╔══
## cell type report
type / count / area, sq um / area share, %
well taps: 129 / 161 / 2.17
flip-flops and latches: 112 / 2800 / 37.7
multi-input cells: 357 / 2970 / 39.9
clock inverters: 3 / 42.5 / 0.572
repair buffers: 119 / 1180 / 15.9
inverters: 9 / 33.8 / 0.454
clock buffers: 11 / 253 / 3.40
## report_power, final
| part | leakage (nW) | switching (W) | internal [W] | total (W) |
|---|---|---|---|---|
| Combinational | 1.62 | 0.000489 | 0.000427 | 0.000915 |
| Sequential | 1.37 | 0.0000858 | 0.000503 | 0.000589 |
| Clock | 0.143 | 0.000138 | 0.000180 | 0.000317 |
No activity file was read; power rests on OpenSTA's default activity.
File: config.mk
export PLATFORM = sky130hd
export DESIGN_NAME = mux4_rr_scheduler
export DESIGN_NICKNAME = d
export VERILOG_FILES = /design/src/rtl/mux4_rr_scheduler.sv
export SDC_FILE = /design/constraint.sdc
export NUM_CORES = 1
export LEC_CHECK = 0
export ABC_AREA = 1
export BUFFER_PORTS_ARGS = -buffer_cell sky130_fd_sc_hd__buf_2
export CELL_PAD_IN_SITES_DETAIL_PLACEMENT = 1
export CELL_PAD_IN_SITES_GLOBAL_PLACEMENT = 2
export CORE_MARGIN = 2
export CORE_UTILIZATION = 26
export CTS_BUF_LIST = sky130_fd_sc_hd__clkbuf_4 sky130_fd_sc_hd__clkbuf_8
export CTS_CLUSTER_SIZE = 24
export DETAILED_ROUTE_END_ITERATION = 16
export PLACE_DENSITY_LB_ADDON = 0.1
export SLEW_MARGIN = 30
export SYNTH_ARGS = -nofsm -noshare
export SYNTH_HDL_FRONTEND = slang
export SYNTH_SLANG_ARGS = --single-unit
File: constraint.sdc
create_clock -name clk -period 3.55 [get_ports clk]
set_input_delay 0.5325 -clock clk [delete_from_list [all_inputs] [get_ports clk]]
set_output_delay 0.5325 -clock clk [all_outputs]
set_load 0.01 [all_outputs]
[src/flat_wrapper.sv]
// flat-port wrapper written by rule: the top's interface ports become plain ports
module vram_arbiter_flat 
#(
    parameter int unsigned ADDR_W = 16,
    parameter int unsigned DATA_W = 8
)
  (clk_pixel, reset, bus_vid_addr, bus_vid_rd, bus_cpu_req, bus_cpu_we, bus_cpu_addr, bus_cpu_wdata, bus_mem_rdata, bus_vid_din, bus_cpu_rdata, bus_cpu_ack, bus_mem_addr, bus_mem_we, bus_mem_wdata);
  vram_arbiter_if #(.ADDR_W(ADDR_W), .DATA_W(DATA_W)) bus_i ();
  input  logic clk_pixel;
  input  logic reset;
  input wire logic [$bits(bus_i.vid_addr)-1:0] bus_vid_addr;
  input wire logic [$bits(bus_i.vid_rd)-1:0] bus_vid_rd;
  input wire logic [$bits(bus_i.cpu_req)-1:0] bus_cpu_req;
  input wire logic [$bits(bus_i.cpu_we)-1:0] bus_cpu_we;
  input wire logic [$bits(bus_i.cpu_addr)-1:0] bus_cpu_addr;
  input wire logic [$bits(bus_i.cpu_wdata)-1:0] bus_cpu_wdata;
  input wire logic [$bits(bus_i.mem_rdata)-1:0] bus_mem_rdata;
  output wire logic [$bits(bus_i.vid_din)-1:0] bus_vid_din;
  output wire logic [$bits(bus_i.cpu_rdata)-1:0] bus_cpu_rdata;
  output wire logic [$bits(bus_i.cpu_ack)-1:0] bus_cpu_ack;
  output wire logic [$bits(bus_i.mem_addr)-1:0] bus_mem_addr;
  output wire logic [$bits(bus_i.mem_we)-1:0] bus_mem_we;
  output wire logic [$bits(bus_i.mem_wdata)-1:0] bus_mem_wdata;
  assign bus_i.vid_addr = bus_vid_addr;
  assign bus_i.vid_rd = bus_vid_rd;
  assign bus_i.cpu_req = bus_cpu_req;
  assign bus_i.cpu_we = bus_cpu_we;
  assign bus_i.cpu_addr = bus_cpu_addr;
  assign bus_i.cpu_wdata = bus_cpu_wdata;
  assign bus_i.mem_rdata = bus_mem_rdata;
  assign bus_vid_din = bus_i.vid_din;
  assign bus_cpu_rdata = bus_i.cpu_rdata;
  assign bus_cpu_ack = bus_i.cpu_ack;
  assign bus_mem_addr = bus_i.mem_addr;
  assign bus_mem_we = bus_i.mem_we;
  assign bus_mem_wdata = bus_i.mem_wdata;
  vram_arbiter #(.ADDR_W(ADDR_W), .DATA_W(DATA_W)) u_core (.clk_pixel(clk_pixel), .reset(reset), .bus(bus_i));
endmodule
╚══
[What you will do]
The full listing above should be returned exactly as supplied.

[Reply]
## cell type report
type / count / area, sq um / area share, %
well taps: 129 / 161 / 2.17
flip-flops and latches: 112 / 2800 / 37.7
multi-input cells: 357 / 2970 / 39.9
clock inverters: 3 / 42.5 / 0.572
repair buffers: 119 / 1180 / 15.9
inverters: 9 / 33.8 / 0.454
clock buffers: 11 / 253 / 3.40
## report_power, final
| part | leakage (nW) | switching (W) | internal [W] | total (W) |
|---|---|---|---|---|
| Combinational | 1.62 | 0.000489 | 0.000427 | 0.000915 |
| Sequential | 1.37 | 0.0000858 | 0.000503 | 0.000589 |
| Clock | 0.143 | 0.000138 | 0.000180 | 0.000317 |
No activity file was read; power rests on OpenSTA's default activity.
File: config.mk
export PLATFORM = sky130hd
export DESIGN_NAME = mux4_rr_scheduler
export DESIGN_NICKNAME = d
export VERILOG_FILES = /design/src/rtl/mux4_rr_scheduler.sv
export SDC_FILE = /design/constraint.sdc
export NUM_CORES = 1
export LEC_CHECK = 0
export ABC_AREA = 1
export BUFFER_PORTS_ARGS = -buffer_cell sky130_fd_sc_hd__buf_2
export CELL_PAD_IN_SITES_DETAIL_PLACEMENT = 1
export CELL_PAD_IN_SITES_GLOBAL_PLACEMENT = 2
export CORE_MARGIN = 2
export CORE_UTILIZATION = 26
export CTS_BUF_LIST = sky130_fd_sc_hd__clkbuf_4 sky130_fd_sc_hd__clkbuf_8
export CTS_CLUSTER_SIZE = 24
export DETAILED_ROUTE_END_ITERATION = 16
export PLACE_DENSITY_LB_ADDON = 0.1
export SLEW_MARGIN = 30
export SYNTH_ARGS = -nofsm -noshare
export SYNTH_HDL_FRONTEND = slang
export SYNTH_SLANG_ARGS = --single-unit
File: constraint.sdc
create_clock -name clk -period 3.55 [get_ports clk]
set_input_delay 0.5325 -clock clk [delete_from_list [all_inputs] [get_ports clk]]
set_output_delay 0.5325 -clock clk [all_outputs]
set_load 0.01 [all_outputs]
[src/flat_wrapper.sv]
// flat-port wrapper written by rule: the top's interface ports become plain ports
module vram_arbiter_flat 
#(
    parameter int unsigned ADDR_W = 16,
    parameter int unsigned DATA_W = 8
)
  (clk_pixel, reset, bus_vid_addr, bus_vid_rd, bus_cpu_req, bus_cpu_we, bus_cpu_addr, bus_cpu_wdata, bus_mem_rdata, bus_vid_din, bus_cpu_rdata, bus_cpu_ack, bus_mem_addr, bus_mem_we, bus_mem_wdata);
  vram_arbiter_if #(.ADDR_W(ADDR_W), .DATA_W(DATA_W)) bus_i ();
  input  logic clk_pixel;
  input  logic reset;
  input wire logic [$bits(bus_i.vid_addr)-1:0] bus_vid_addr;
  input wire logic [$bits(bus_i.vid_rd)-1:0] bus_vid_rd;
  input wire logic [$bits(bus_i.cpu_req)-1:0] bus_cpu_req;
  input wire logic [$bits(bus_i.cpu_we)-1:0] bus_cpu_we;
  input wire logic [$bits(bus_i.cpu_addr)-1:0] bus_cpu_addr;
  input wire logic [$bits(bus_i.cpu_wdata)-1:0] bus_cpu_wdata;
  input wire logic [$bits(bus_i.mem_rdata)-1:0] bus_mem_rdata;
  output wire logic [$bits(bus_i.vid_din)-1:0] bus_vid_din;
  output wire logic [$bits(bus_i.cpu_rdata)-1:0] bus_cpu_rdata;
  output wire logic [$bits(bus_i.cpu_ack)-1:0] bus_cpu_ack;
  output wire logic [$bits(bus_i.mem_addr)-1:0] bus_mem_addr;
  output wire logic [$bits(bus_i.mem_we)-1:0] bus_mem_we;
  output wire logic [$bits(bus_i.mem_wdata)-1:0] bus_mem_wdata;
  assign bus_i.vid_addr = bus_vid_addr;
  assign bus_i.vid_rd = bus_vid_rd;
  assign bus_i.cpu_req = bus_cpu_req;
  assign bus_i.cpu_we = bus_cpu_we;
  assign bus_i.cpu_addr = bus_cpu_addr;
  assign bus_i.cpu_wdata = bus_cpu_wdata;
  assign bus_i.mem_rdata = bus_mem_rdata;
  assign bus_vid_din = bus_i.vid_din;
  assign bus_cpu_rdata = bus_i.cpu_rdata;
  assign bus_cpu_ack = bus_i.cpu_ack;
  assign bus_mem_addr = bus_i.mem_addr;
  assign bus_mem_we = bus_i.mem_we;
  assign bus_mem_wdata = bus_i.mem_wdata;
  vram_arbiter #(.ADDR_W(ADDR_W), .DATA_W(DATA_W)) u_core (.clk_pixel(clk_pixel), .reset(reset), .bus(bus_i));
endmodule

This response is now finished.